__What to work on__.
Copy every line of the entries that includes the word "routing".
----------
==> config.mk <==
export PLATFORM = sky130hd
export DESIGN_NAME = dpst_top
export DESIGN_NICKNAME = d
export VERILOG_FILES = /design/src/rtl/dpst_pkg.sv /design/src/rtl/dpst_lfsr.sv /design/src/rtl/dpst_misr.sv /design/src/rtl/dpst_fmt.sv /design/src/rtl/dpst_run.sv /design/src/rtl/dpst_top.sv
export SDC_FILE = /design/constraint.sdc
export NUM_CORES = 1
export LEC_CHECK = 0
export BUFFER_PORTS_ARGS = -buffer_cell sky130_fd_sc_hd__clkbuf_2
export CORE_UTILIZATION = 56
export CTS_BUF_LIST = sky130_fd_sc_hd__clkbuf_4 sky130_fd_sc_hd__clkbuf_8
export CTS_CLUSTER_SIZE = 30
export DETAILED_ROUTE_END_ITERATION = 8
export PLACE_DENSITY = 0.82
export SYNTH_ARGS = -nofsm -noshare
export SYNTH_HDL_FRONTEND = slang
export SYNTH_SLANG_ARGS = --single-unit
==> constraint.sdc <==
create_clock -name clk -period 1.9 [get_ports clk]
set_input_delay 0.19 -clock clk [delete_from_list [all_inputs] [get_ports clk]]
set_output_delay 0.19 -clock clk [all_outputs]
set_load 0.005 [all_outputs]
==> src/rtl/dpst_pkg.sv <==
// Package dpst_pkg
// Shared register layout, addresses and polynomial for the datapath self-test.
// Assumes a 2-bit register address space.
package dpst_pkg;

    typedef struct packed {
        logic fmt;      // bit 3: 1 = two's complement output
        logic hold;     // bit 2: force generator to seed
        logic resume;   // bit 1: 1 = continue sequence at run start
        logic en;       // bit 0: run request, rising edge starts
    } ctrl_t;

    localparam logic [1:0] ADDR_CTRL  = 2'd0;
    localparam logic [1:0] ADDR_SIGLO = 2'd1;
    localparam logic [1:0] ADDR_SIGHI = 2'd2;
    localparam logic [1:0] ADDR_STAT  = 2'd3;

    // x^16 + x^14 + x^13 + x^11 + 1 as a feedback tap mask
    localparam logic [15:0] POLY_TAPS = 16'hB400;
    localparam logic [15:0] PN_SEED   = 16'hFFFF;

endpackage

==> src/rtl/dpst_lfsr.sv <==
// Module dpst_lfsr
// Fibonacci LFSR used as the pseudorandom stimulus source.
// It loads SEED on reset or on load_seed, and shifts once per cycle while
// advance is high. Assumes SEED is nonzero and TAPS describes a maximal polynomial.
module dpst_lfsr #(
    parameter int unsigned   W    = 16,
    parameter logic [W-1:0]  TAPS = 16'hB400,
    parameter logic [W-1:0]  SEED = 16'hFFFF
) (
    input  logic         clk,
    input  logic         rst_n,
    input  logic         load_seed,
    input  logic         advance,
    output logic [W-1:0] state
);

    logic feedback;

    // Parity of the tapped bits forms the new LSB.
    always_comb feedback = ^(state & TAPS);

    // Generator register: seed has priority over stepping.
    always_ff @(posedge clk) begin
        if (!rst_n)         state <= SEED;
        else if (load_seed) state <= SEED;
        else if (advance)   state <= {state[W-2:0], feedback};
    end

    AST_PN_NONZERO: assert property (@(posedge clk) disable iff (!rst_n)
        state != '0);
    AST_HOLD_SEED: assert property (@(posedge clk) disable iff (!rst_n)
        load_seed |=> state == SEED);

endmodule

==> src/rtl/dpst_misr.sv <==
// Module dpst_misr
// Multiple-input signature register using the same feedback polynomial as the
// generator. clear has priority over fold; fold absorbs din in one cycle.
module dpst_misr #(
    parameter int unsigned  W    = 16,
    parameter logic [W-1:0] TAPS = 16'hB400
) (
    input  logic         clk,
    input  logic         rst_n,
    input  logic         clear,
    input  logic         fold,
    input  logic [W-1:0] din,
    output logic [W-1:0] sig
);

    logic [W-1:0] sig_next;

    // Shift with polynomial feedback, then XOR in the datapath word.
    always_comb sig_next = {sig[W-2:0], ^(sig & TAPS)} ^ din;

    // Signature register.
    always_ff @(posedge clk) begin
        if (!rst_n)     sig <= '0;
        else if (clear) sig <= '0;
        else if (fold)  sig <= sig_next;
    end

    AST_SIG_CLEARED: assert property (@(posedge clk) disable iff (!rst_n)
        clear |=> sig == '0);
    AST_SIG_IDLE_STABLE: assert property (@(posedge clk) disable iff (!rst_n)
        (!clear && !fold) |=> $stable(sig));

endmodule

==> src/rtl/dpst_fmt.sv <==
// Module dpst_fmt
// Output formatter stub. The input is taken as offset binary. Mode 1
// inverts the MSB to give two's complement; mode 0 passes the word unchanged.
module dpst_fmt #(
    parameter int unsigned W = 16
) (
    input  logic         twos,
    input  logic [W-1:0] din,
    output logic [W-1:0] dout
);

    // Format select: only the sign bit differs between the codings.
    always_comb begin
        dout        = din;
        dout[W-1]   = din[W-1] ^ twos;
    end

endmodule

==> src/rtl/dpst_run.sv <==
// Module dpst_run
// Run sequencer: counts RUN_LEN cycles after an accepted start, then raises done.
// start requests that arrive while busy are dropped.
module dpst_run #(
    parameter int unsigned RUN_LEN = 512
) (
    input  logic clk,
    input  logic rst_n,
    input  logic start_req,
    output logic start_fire,
    output logic busy,
    output logic done
);

    localparam int unsigned CW = (RUN_LEN > 1) ? $clog2(RUN_LEN) : 1;
    localparam logic [CW-1:0] LAST = CW'(RUN_LEN - 1);

    logic [CW-1:0] count;

    // Accept a start only when idle.
    always_comb start_fire = start_req && !busy;

    // Cycle counter, busy and done flags.
    always_ff @(posedge clk) begin
        if (!rst_n) begin
            count <= '0;
            busy  <= 1'b0;
            done  <= 1'b0;
        end else if (start_fire) begin
            count <= '0;
            busy  <= 1'b1;
            done  <= 1'b0;
        end else if (busy) begin
            count <= count + 1'b1;
            if (count == LAST) begin
                busy <= 1'b0;
                done <= 1'b1;
            end
        end
    end

    AST_END_SETS_DONE: assert property (@(posedge clk) disable iff (!rst_n)
        $fell(busy) |-> done);
    AST_BUSY_NOT_DONE: assert property (@(posedge clk) disable iff (!rst_n)
        busy |-> !done);
    AST_NO_RESTART: assert property (@(posedge clk) disable iff (!rst_n)
        (busy && start_req && count != LAST) |=> busy && $past(count) + 1'b1 == count);

endmodule

==> src/rtl/dpst_top.sv <==
// Module dpst_top
// Datapath self-test controller. It holds the control/status registers and
// routes either the converter samples or the generator words through the
// formatter to a registered output, while the signature register compacts the
// formatted stream during a run. Assumes DW >= 8 and a synchronous active-low reset.
module dpst_top
    import dpst_pkg::*;
#(
    parameter int unsigned DW      = 16,
    parameter int unsigned RUN_LEN = 512
) (
    input  logic          clk,
    input  logic          rst_n,
    input  logic [DW-1:0] adc_sample,
    input  logic          wr_en,
    input  logic [1:0]    wr_addr,
    input  logic [7:0]    wr_data,
    input  logic [1:0]    rd_addr,
    output logic [7:0]    rd_data,
    output logic [DW-1:0] out_data,
    output logic          out_test
);

    ctrl_t         ctrl_q;
    logic          en_prev;
    logic          start_req;
    logic          start_fire;
    logic          busy;
    logic          done;
    logic          seed_load;
    logic [DW-1:0] pn_word;
    logic [DW-1:0] src_word;
    logic [DW-1:0] fmt_word;
    logic [DW-1:0] sig;
    logic          unused_wr_hi;

    assign unused_wr_hi = ^wr_data[7:4];

    // Control register write.
    always_ff @(posedge clk) begin
        if (!rst_n)                              ctrl_q <= '0;
        else if (wr_en && wr_addr == ADDR_CTRL)  ctrl_q <= ctrl_t'(wr_data[3:0]);
    end

    // Delayed run bit for rising-edge detection.
    always_ff @(posedge clk) begin
        if (!rst_n) en_prev <= 1'b0;
        else        en_prev <= ctrl_q.en;
    end

    // A start request is a rising edge of the run bit.
    always_comb start_req = ctrl_q.en && !en_prev;

    // Seed is forced by hold, or by a restart-mode start.
    always_comb seed_load = ctrl_q.hold || (start_fire && !ctrl_q.resume);

    dpst_run #(.RUN_LEN(RUN_LEN)) i_run (
        .clk        (clk),
        .rst_n      (rst_n),
        .start_req  (start_req),
        .start_fire (start_fire),
        .busy       (busy),
        .done       (done)
    );

    dpst_lfsr #(.W(DW), .TAPS(DW'(POLY_TAPS)), .SEED(DW'(PN_SEED))) i_lfsr (
        .clk       (clk),
        .rst_n     (rst_n),
        .load_seed (seed_load),
        .advance   (busy),
        .state     (pn_word)
    );

    // Source select: the generator replaces the converter word during a run.
    always_comb src_word = busy ? pn_word : adc_sample;

    dpst_fmt #(.W(DW)) i_fmt (
        .twos (ctrl_q.fmt),
        .din  (src_word),
        .dout (fmt_word)
    );

    dpst_misr #(.W(DW), .TAPS(DW'(POLY_TAPS))) i_misr (
        .clk   (clk),
        .rst_n (rst_n),
        .clear (start_fire),
        .fold  (busy),
        .din   (fmt_word),
        .sig   (sig)
    );

    // Output register: formatted word plus a test-word marker.
    always_ff @(posedge clk) begin
        if (!rst_n) begin
            out_data <= '0;
            out_test <= 1'b0;
        end else begin
            out_data <= fmt_word;
            out_test <= busy;
        end
    end

    // Register read mux.
    always_comb begin
        unique case (rd_addr)
            ADDR_CTRL:  rd_data = {4'b0, ctrl_q};
            ADDR_SIGLO: rd_data = sig[7:0];
            ADDR_SIGHI: rd_data = sig[DW-1:DW-8];
            default:    rd_data = {6'b0, busy, done};
        endcase
    end

    AST_OUT_TRACKS_RUN: assert property (@(posedge clk) disable iff (!rst_n)
        out_test == $past(busy));
    AST_RUN_STARTS_CLEAN: assert property (@(posedge clk) disable iff (!rst_n)
        $rose(busy) |-> sig == '0 && !done);
    AST_RESTART_SEED: assert property (@(posedge clk) disable iff (!rst_n)
        $rose(busy) && !ctrl_q.resume |-> pn_word == DW'(PN_SEED));

endmodule

==> results.py <==
metrics = {
    "routing": {
        "dr.pass1.iters": 6,
        "avgViaCountPerCell": 5.35,
        "routedWlPerCell_um": 13.4,
        "drt_wl_total_um": 5190,
        "drt_iter0_drc": 152,
        "vias": 2077,
        "antenna_left": 0,
        "drc": 2,
    },
    "clock_network": {
        "cts_tree": "done",
        "cts-root-buf": "clkbuf_8",
        "post_cts_resized": 0,
        "cts_hold_buf": 0,
        "path_clk_slew_ps": 70,
        "clock_sinks": 65,
        "clockBufferDepth": 2,
        "numCtsBuffers": 9,
        "clock_latency_ps": 340,
        "cts_htree_levels": 3,
        "post-cts-setup-buffer-count": 0,
    },
    "setup_path": {
        "critPathKind": "reg2out",
        "cp_max_fo": 22,
        "critical_path_arrival_ps": 1610,
        "cp-end-kind": "output port",
        "startpoint_type": "register",
        "required_ps": 1710,
    },
    "synth": {
        "ys_seq_area_share_pct": 49.4,
        "synth_top_area_cell": "dfxtp_1",
        "synthArstFlopShare_pct": 0,
        "yosysMostFrequentCell": "dfxtp_1",
        "syn_nets": 314,
        "netlist_area_um2": 2630,
        "syn-instance-count": 281,
        "synth_common_cells": "dfxtp_1 (65), nand2_1 (50), nor2_1 (23)",
        "synth.top_cell.area_share_pct": 49.4,
        "synth.top_cells.by_area": "dfxtp_1 (49%), nand2_1 (7.1%), xnor2_1 (6.3%)",
        "synth-seq-cells": 65,
        "synth_edf_count": 0,
        "synth_cell_types": 30,
        "postSynthAreaPerCell_um2": 9.37,
        "ys_warn_count": 0,
        "synthFlopType": "dfxtp_1",
    },
    "placement": {
        "gp_congestion": 0.888,
        "dp_hpwl_um": 3600,
        "io_buffers": 51,
    },
    "floorplanning": {
        "dieArea_um2": 4980,
        "die_h_um": 70.6,
        "core_um2": 4440,
        "fp.dieW_um": 70.6,
        "start_util_pct": 59.3,
        "row_count": 24,
        "io_pins": 56,
    },
    "global_route": {
        "grt_pass1_vias": 1896,
        "grt_usage_pct": 22.4,
        "grt_antenna_before_repair": 0,
        "grt_pass1_wl_um": 8550,
        "gr-total-overflow": 0,
        "grt_max_degree": 28,
    },
    "cells_and_area": {
        "multi_input_area_um2": 1260,
        "seqCellArea_um2": 1300,
        "final_nets": 365,
        "nFillCells": 346,
        "layout-drive-gt1-share_pct": 22.9,
        "antenna_cells": 0,
        "syn_to_final_growth_pct": 18.6,
    },
    "pwr": {
        "leakagePower_nw": 1.37,
        "powerDensity_nw_per_um2": 929,
        "max-vdd-ir-drop_uv": 555,
    },
    "timing": {
        "fmax_mhz": 554,
        "hold_viol": 0,
        "tns_ps": 0,
        "setup_viol": 0,
        "maxSlewViolCount": 0,
        "slew_headroom_pct": 74.3,
        "hold_ws_ps": 77.7,
        "rsz0062_at_grt": "false",
        "min_period_ps": 1800,
        "fin_worst_skew_ps": 4.83,
        "fin_crit_sh_pct": 95.0,
        "worst_slew_pin_slew_ps": 385,
    },
    "run": {
        "maxCapViolations": 0,
    },
    "run_status": {
        "violations": "DRC",
        "status": "complete, but fails checks",
    },
    "min_path": {
        "hold_path.class": "in2reg",
    },
}
routing by layer:
metal | wire length [um] | part of all wire [%] | vias up | track usage [%]
met5 | 0 | 0 | - | 0
met4 | 80 | 1.5 | 0 | 11.3
met3 | 275 | 5.3 | 7 | 4.70
met2 | 2440 | 47 | 57 | 36.1
met1 | 2400 | 46 | 953 | 28.8
li1 | - | - | 1060 | -
critical path, stage by stage (launching register included):
cell      delay, ps
dfxtp_2         410
buf_4           240
mux4_2          500
clkbuf_2        130
through the flow:
stage	cell area [um^2]	setup WS (ps)	power, mW	std cells	util (%)
after floorplan	2630	506	1.67	281	-
after global placement	2930	432	1.75	373	65.8
after detailed placement	2930	429	1.76	373	65.8
after CTS	3120	78.7	2.92	388	70.3
after global routing	3120	44.1	2.99	388	70.3
final	3120	95.9	2.90	388	70.3
cell usage in the layout, fill, tap and decap left out, types with 6 or more instances in the layout:
| cell type | instances |
|---|---|
| nand3_1 | 19 |
| a211oi_1 | 14 |
| a21boi_1 | 15 |
| mux2i_1 | 10 |
| clkbuf_8 | 11 |
| nor2b_1 | 6 |
| nand4_1 | 6 |
| dfxtp_1 | 64 |
| xnor2_1 | 19 |
| nor2_1 | 23 |
| clkbuf_2 | 51 |
| nand2_1 | 50 |
where the power goes:
part	switching, mW	internal (mW)	leakage [nW]
Sequential	0.0466	1.42	0.531
Clock	0.490	0.680	0.106
Combinational	0.129	0.134	0.733
Total	0.666	2.24	1.37
final timing paths:
check	slack, ps	depth (start not counted)	from	endpoint
worst max-delay path	100	3	i_run.busy$_SDFF_PN0_	rd_data[1]
worst min-delay path	80	3	adc_sample[9]	out_data[9]$_SDFF_PN0_
worst max register to register	400	3	i_misr.sig[10]$_SDFFE_PP0P_	i_misr.sig[0]$_SDFFE_PP0P_
worst min register to register	490	2	i_run.done$_SDFFE_PP0P_	i_run.done$_SDFFE_PP0P_
sequential cells by signal, indices dropped and copies added (netlist names):
| signal | flops |
|---|---|
| i_lfsr.state | 16 |
| i_misr.sig | 16 |
| out_data | 16 |
| i_run.count | 9 |
| ctrl_q | 4 |
| en_prev | 1 |
| i_run.busy | 1 |
| i_run.done | 1 |
| out_test | 1 |
cell type report:
| type | instances | area share [%] |
|---|---|---|
| Tap cell | 52 | 2.08 |
| Clock buffer | 12 | 5.09 |
| Inverter | 2 | 0.240 |
| Clock inverter | 3 | 1.28 |
| Timing Repair Buffer | 56 | 9.37 |
| Sequential cell | 65 | 41.7 |
| Multi-Input combinational cell | 198 | 40.2 |
kinds of logic (layout without fill, tap and decap cells):
| logic type | Yosys count | in the layout | synth area share [%] |
|---|---|---|---|
| xor gates and xnor gates | 25 | 25 | 9.41 |
| buffers and inverters | 18 | 73 | 2.85 |
| adders and majority gates | 2 | 2 | 0.950 |
| AOI/OAI and AO/OA | 45 | 45 | 12.2 |
| muxes | 12 | 12 | 5.51 |
| and+or+nand+nor | 114 | 114 | 19.7 |
| DFF | 65 | 65 | 49.4 |
(Power assumes the default switching activity.)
----------
__Solution to this task__.
    "routing": {
routing by layer:
after global routing	3120	44.1	2.99	388	70.3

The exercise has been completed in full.